# Dad leaving our 5 year old son. need advise



## chels24uk

hiiii ladies!

I need help. Basically, i was with my ex for 6 years and we have a 5 year old son together. We broke up, then i stupidly got back with him a few months later, and we broke up for good again when i realised he hasnt changed. Now im 16 weeks pregnant. Hes made it perfectly clear he doesnt want this baby. But he will be a dad because he 'has to'. Anyway, the baby, for the moment, isnt what is concerning me atm.

Today I was dropped with this bombshell, hes moving to Scotland in 2 or 3 weeks to be with a girl he only met a month ago!!! (I live in Dunstable with our 5 year old) ok as much as that hurts me personally, i dont care hes finally leaving. What i do care about is our son.
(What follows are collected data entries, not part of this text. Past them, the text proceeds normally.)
<file path="config.mk">
export PLATFORM = sky130hd
export DESIGN_NAME = wb_host_master
export DESIGN_NICKNAME = d
export VERILOG_FILES = /design/src/rtl/wb_host_master.sv
export SDC_FILE = /design/constraint.sdc
export NUM_CORES = 1
export LEC_CHECK = 0
export ABC_AREA = 1
export CAP_MARGIN = 20
export CORE_MARGIN = 5
export CORE_UTILIZATION = 34
export DETAILED_ROUTE_END_ITERATION = 6
export DONT_BUFFER_PORTS = 1
export SYNTH_ARGS = -nofsm -noshare
export SYNTH_HDL_FRONTEND = slang
export SYNTH_SLANG_ARGS = --single-unit
export TNS_END_PERCENT = 30
</file>
<file path="constraint.sdc">
create_clock -name clk -period 4.4 [get_ports clk]
set_clock_uncertainty 0.15 [all_clocks]
set_input_delay 0.44 -clock clk [delete_from_list [all_inputs] [get_ports clk]]
set_output_delay 0.44 -clock clk [all_outputs]
set_load 0.005 [all_outputs]
</file>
Hes 5 years old and is a very shy and sensitive little boy. Hes JUST gotten used to only seeing his dad 3 days a week. Im terrified of what his reaction is going to be. Just thinking about it breaks my heart and reduces me to tears. His dad is deluded enough to think he really can still see him fortnightly. But i doubt this will last long at all. He says hes thought about it long and hard... but he clearly hasnt. Has anyone else got experience of a dad leaving a child whos old enough to understand?

Once again, im going to be left to pick up the pieces.


----------



## scottishgal89

My OH just moved to Scotland to be with me from Wales. You can see from my ticker how long we have known each other. He has a young daughter who is 10months old who at the moment he has no contact with. He is fighting threw court to get access.
When he does get access, he will travel the 420miles every second weekend, no question about it, possibly even more if he can.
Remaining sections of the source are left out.